House debates

Monday, 13 February 2012

Private Members' Business

Beauty Pageants

8:29 pm

Photo of Ms Anna BurkeMs Anna Burke (Chisholm, Deputy-Speaker) Share this | Hansard source

I am very pleased that the member for Shortland has brought this important motion to the House tonight. People may think that it is flippant and silly matter but it is not. A beauty pageant caused an absolute outrage in Melbourne and I do not want to see the growth in my society of toddlers in tiaras and baby beauty queens and contests. The organisers of the contest that sparked the controversy and that was probably the genesis of this motion before us tonight said that there was great interest and that people wanted to be there and that it was about giving children confidence in growing up. No, it is not. As we heard earlier during the debate on the motion about the sexualisation of children, this is making our children grow up too soon. We are not even talking about teenagers; these are tots. They are between nought and three years old, and people are dressing them up as adults. They are making them sexual beings; they are putting on make-up. If any of you has had the pleasure or the horror of watching Toddlers and TiarasI have not, but I have had lots of reports from my children—there is an infamous scene where a child is done up as Dolly Parton: she has got the fake boobs, the fake bum and the full make-up. She is three years of age. What is this telling our children about how they present themselves to society? Dolly Parton should be a role model for women, in so far as she is actually a fairly fierce independent woman who has made her way in society. Instead, they are portraying her as all about image. That is where it is really wrong. As the organiser of the quest that came to Melbourne from America but did not happen, says, and I quote from the newspaper article:

Ms Hill says Australians need not fear her. They think we're going to bring the flippers (fake toddler teeth)—

So that they have the big teeth you are meant to have to look beautiful—

and the over-the-top tans and the big hair. You know, Australia has so many beautiful contestants.

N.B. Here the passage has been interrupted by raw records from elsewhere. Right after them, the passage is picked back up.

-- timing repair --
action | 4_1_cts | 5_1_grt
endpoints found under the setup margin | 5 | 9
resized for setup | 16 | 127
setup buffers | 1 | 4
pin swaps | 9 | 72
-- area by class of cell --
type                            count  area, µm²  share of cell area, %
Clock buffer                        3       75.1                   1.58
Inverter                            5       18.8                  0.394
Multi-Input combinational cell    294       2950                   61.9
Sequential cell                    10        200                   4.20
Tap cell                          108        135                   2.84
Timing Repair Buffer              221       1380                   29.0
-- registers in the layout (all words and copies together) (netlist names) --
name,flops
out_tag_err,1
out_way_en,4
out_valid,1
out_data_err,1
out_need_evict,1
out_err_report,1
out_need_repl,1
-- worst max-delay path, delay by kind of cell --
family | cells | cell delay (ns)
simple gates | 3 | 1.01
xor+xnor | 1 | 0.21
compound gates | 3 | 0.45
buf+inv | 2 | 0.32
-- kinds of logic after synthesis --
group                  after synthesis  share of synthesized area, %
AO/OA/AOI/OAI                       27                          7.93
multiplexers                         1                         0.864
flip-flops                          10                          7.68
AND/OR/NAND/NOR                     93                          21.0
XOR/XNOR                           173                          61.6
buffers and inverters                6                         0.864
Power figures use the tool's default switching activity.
`src/rtl/latreg_pkg.sv`:
```
package latreg_pkg;
  localparam int BUS_W       = 18;
  localparam int SYNC_STAGES = 2;

  typedef enum logic {
    MODE_PASS = 1'b0,
    MODE_EDGE = 1'b1
  } path_mode_e;
endpackage

```
`src/rtl/strobe_rise_detect.sv`:
```
module strobe_rise_detect #(
  parameter int STAGES = latreg_pkg::SYNC_STAGES
) (
  input  logic clk,
  input  logic rst,
  input  logic strobe,
  output logic rise
);
  localparam int CHAIN = STAGES + 1;

  logic [CHAIN-1:0] chain_q;

  genvar gi;
  generate
    for (gi = 0; gi < CHAIN; gi++) begin : g_stage
      if (gi == 0) begin : g_first
        always_ff @(posedge clk) begin
          if (rst) chain_q[0] <= 1'b0;
          else     chain_q[0] <= strobe;
        end
      end else begin : g_next
        always_ff @(posedge clk) begin
          if (rst) chain_q[gi] <= 1'b0;
          else     chain_q[gi] <= chain_q[gi-1];
        end
      end
    end
  endgenerate

  assign rise = chain_q[STAGES-1] & ~chain_q[STAGES];

  // an edge yields exactly one capture pulse
  a_r3_single_pulse: assert property (@(posedge clk) disable iff (rst)
    rise |=> !rise);
endmodule

```
`src/rtl/hold_store.sv`:
```
module hold_store #(
  parameter int W = latreg_pkg::BUS_W
) (
  input  logic                   clk,
  input  logic                   rst,
  input  latreg_pkg::path_mode_e mode,
  input  logic                   rise,
  input  logic [W-1:0]           d,
  output logic [W-1:0]           q
);
  import latreg_pkg::*;

  logic load;
  assign load = (mode == MODE_PASS) || rise;

  always_ff @(posedge clk) begin
    if (rst)       q <= '0;
    else if (load) q <= d;
  end

  // storage tracks A while transparent, so freezing is seamless
  a_r5_track: assert property (@(posedge clk) disable iff (rst)
    (mode == MODE_PASS) |=> q == $past(d));
  // a detected rise in edge mode takes the current A
  a_r3_capture: assert property (@(posedge clk) disable iff (rst)
    (mode == MODE_EDGE && rise) |=> q == $past(d));
  // no rise in edge mode leaves storage untouched
  a_r4_hold: assert property (@(posedge clk) disable iff (rst)
    (mode == MODE_EDGE && !rise) |=> $stable(q));
endmodule

```
`src/rtl/bus_out_gate.sv`:
```
module bus_out_gate #(
  parameter int W = latreg_pkg::BUS_W
) (
  input  logic                   rst,
  input  logic                   oe_n,
  input  latreg_pkg::path_mode_e mode,
  input  logic [W-1:0]           live,
  input  logic [W-1:0]           stored,
  output logic [W-1:0]           y_data,
  output logic                   y_drive
);
  import latreg_pkg::*;

  logic [W-1:0] chosen;

  always_comb begin
    chosen  = (mode == MODE_PASS) ? live : stored;
    y_drive = ~oe_n & ~rst;
    y_data  = y_drive ? chosen : '0;
  end
endmodule

```
`src/rtl/latreg_bus_driver.sv`:
```
module latreg_bus_driver #(
  parameter int W      = latreg_pkg::BUS_W,
  parameter int STAGES = latreg_pkg::SYNC_STAGES
) (
  input  logic         clk,
  input  logic         rst,
  input  logic [W-1:0] a_in,
  input  logic         oe_n,
  input  logic         le,
  input  logic         strobe,
  output logic [W-1:0] y_data,
  output logic         y_drive
);
  import latreg_pkg::*;

  path_mode_e   mode;
  logic         rise;
  logic [W-1:0] stored;

  assign mode = le ? MODE_EDGE : MODE_PASS;

  strobe_rise_detect #(.STAGES(STAGES)) u_edge (
    .clk    (clk),
    .rst    (rst),
    .strobe (strobe),
    .rise   (rise)
  );

  hold_store #(.W(W)) u_store (
    .clk  (clk),
    .rst  (rst),
    .mode (mode),
    .rise (rise),
    .d    (a_in),
    .q    (stored)
  );

  bus_out_gate #(.W(W)) u_gate (
    .rst     (rst),
    .oe_n    (oe_n),
    .mode    (mode),
    .live    (a_in),
    .stored  (stored),
    .y_data  (y_data),
    .y_drive (y_drive)
  );

  // a disabled bus is never driven and carries zeros
  a_r1_hiz: assert property (@(posedge clk) disable iff (rst)
    oe_n |-> (!y_drive && y_data == '0));
  // enabled and transparent, Y mirrors A
  a_r2_pass: assert property (@(posedge clk) disable iff (rst)
    (!oe_n && !le) |-> (y_drive && y_data == a_in));
  // enabled edge mode, Y only moves on the cycle after a rise
  a_r4_y_steady: assert property (@(posedge clk) disable iff (rst)
    (!oe_n && le && !rise) |=> (!oe_n && le) |-> $stable(y_data));
endmodule

```
--- src/rtl/dmc_pkg.sv ---
package dmc_pkg;
  typedef enum logic [1:0] {
    ST_IDLE      = 2'd0,
    ST_COMPARE   = 2'd1,
    ST_WRITEBACK = 2'd2,
    ST_ALLOCATE  = 2'd3
  } dmc_state_t;
endpackage

--- src/rtl/dmc_tag_store.sv ---
module dmc_tag_store #(
  parameter int LINES = 16,
  parameter int IDX_W = 4,
  parameter int TAG_W = 5
) (
  input  logic             clk,
  input  logic             rst,
  input  logic [IDX_W-1:0] idx,
  input  logic             fill_en,
  input  logic [TAG_W-1:0] fill_tag,
  input  logic             mark_dirty,
  output logic             rd_valid,
  output logic             rd_dirty,
  output logic [TAG_W-1:0] rd_tag
);
  logic [LINES-1:0] valid_q;
  logic [LINES-1:0] dirty_q;
  logic [TAG_W-1:0] tag_q [LINES];

  always_ff @(posedge clk) begin
    if (rst) begin
      valid_q <= '0;
      dirty_q <= '0;
    end else if (fill_en) begin
      valid_q[idx] <= 1'b1;
      dirty_q[idx] <= 1'b0;
    end else if (mark_dirty) begin
      dirty_q[idx] <= 1'b1;
    end
  end

  always_ff @(posedge clk) begin
    if (fill_en) tag_q[idx] <= fill_tag;
  end

  assign rd_valid = valid_q[idx];
  assign rd_dirty = valid_q[idx] & dirty_q[idx];
  assign rd_tag   = tag_q[idx];


  fill_clean_chk: assert property (@(posedge clk) disable iff (rst)
    fill_en |=> valid_q[$past(idx)] && !dirty_q[$past(idx)]);


  dirty_set_chk: assert property (@(posedge clk) disable iff (rst)
    mark_dirty |=> dirty_q[$past(idx)]);


  no_fill_dirty_chk: assert property (@(posedge clk) disable iff (rst)
    !(fill_en && mark_dirty));
endmodule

I do not want my children to think that you are judged by your beauty, that that is the mark you make in the world. That is what these contests are doing. It is interesting to read that, quoting from another newspaper article in respect of this contest:

Photo categories include natural (no make-up), glamour (make-up allowed) and a fun photo.

Children will also perform a talent routine, such as dancing or singing.

In the formal gown section, children over three will be judged on public speaking, sincerity and confidence.

Family psychologist Andrew Fuller said pageants could lead to competition, anxiety and embarrassment.

"This is a good recipe for how to predispose your daughter into having an eating disorder," he said.

"The risk is that they suddenly fear that their body shape is more important than their intellect."

Psychologist Dr Janet Hall said pageants taught children that looks were more important than a good heart.

"It makes a competition out of being more grown up than you are," she said.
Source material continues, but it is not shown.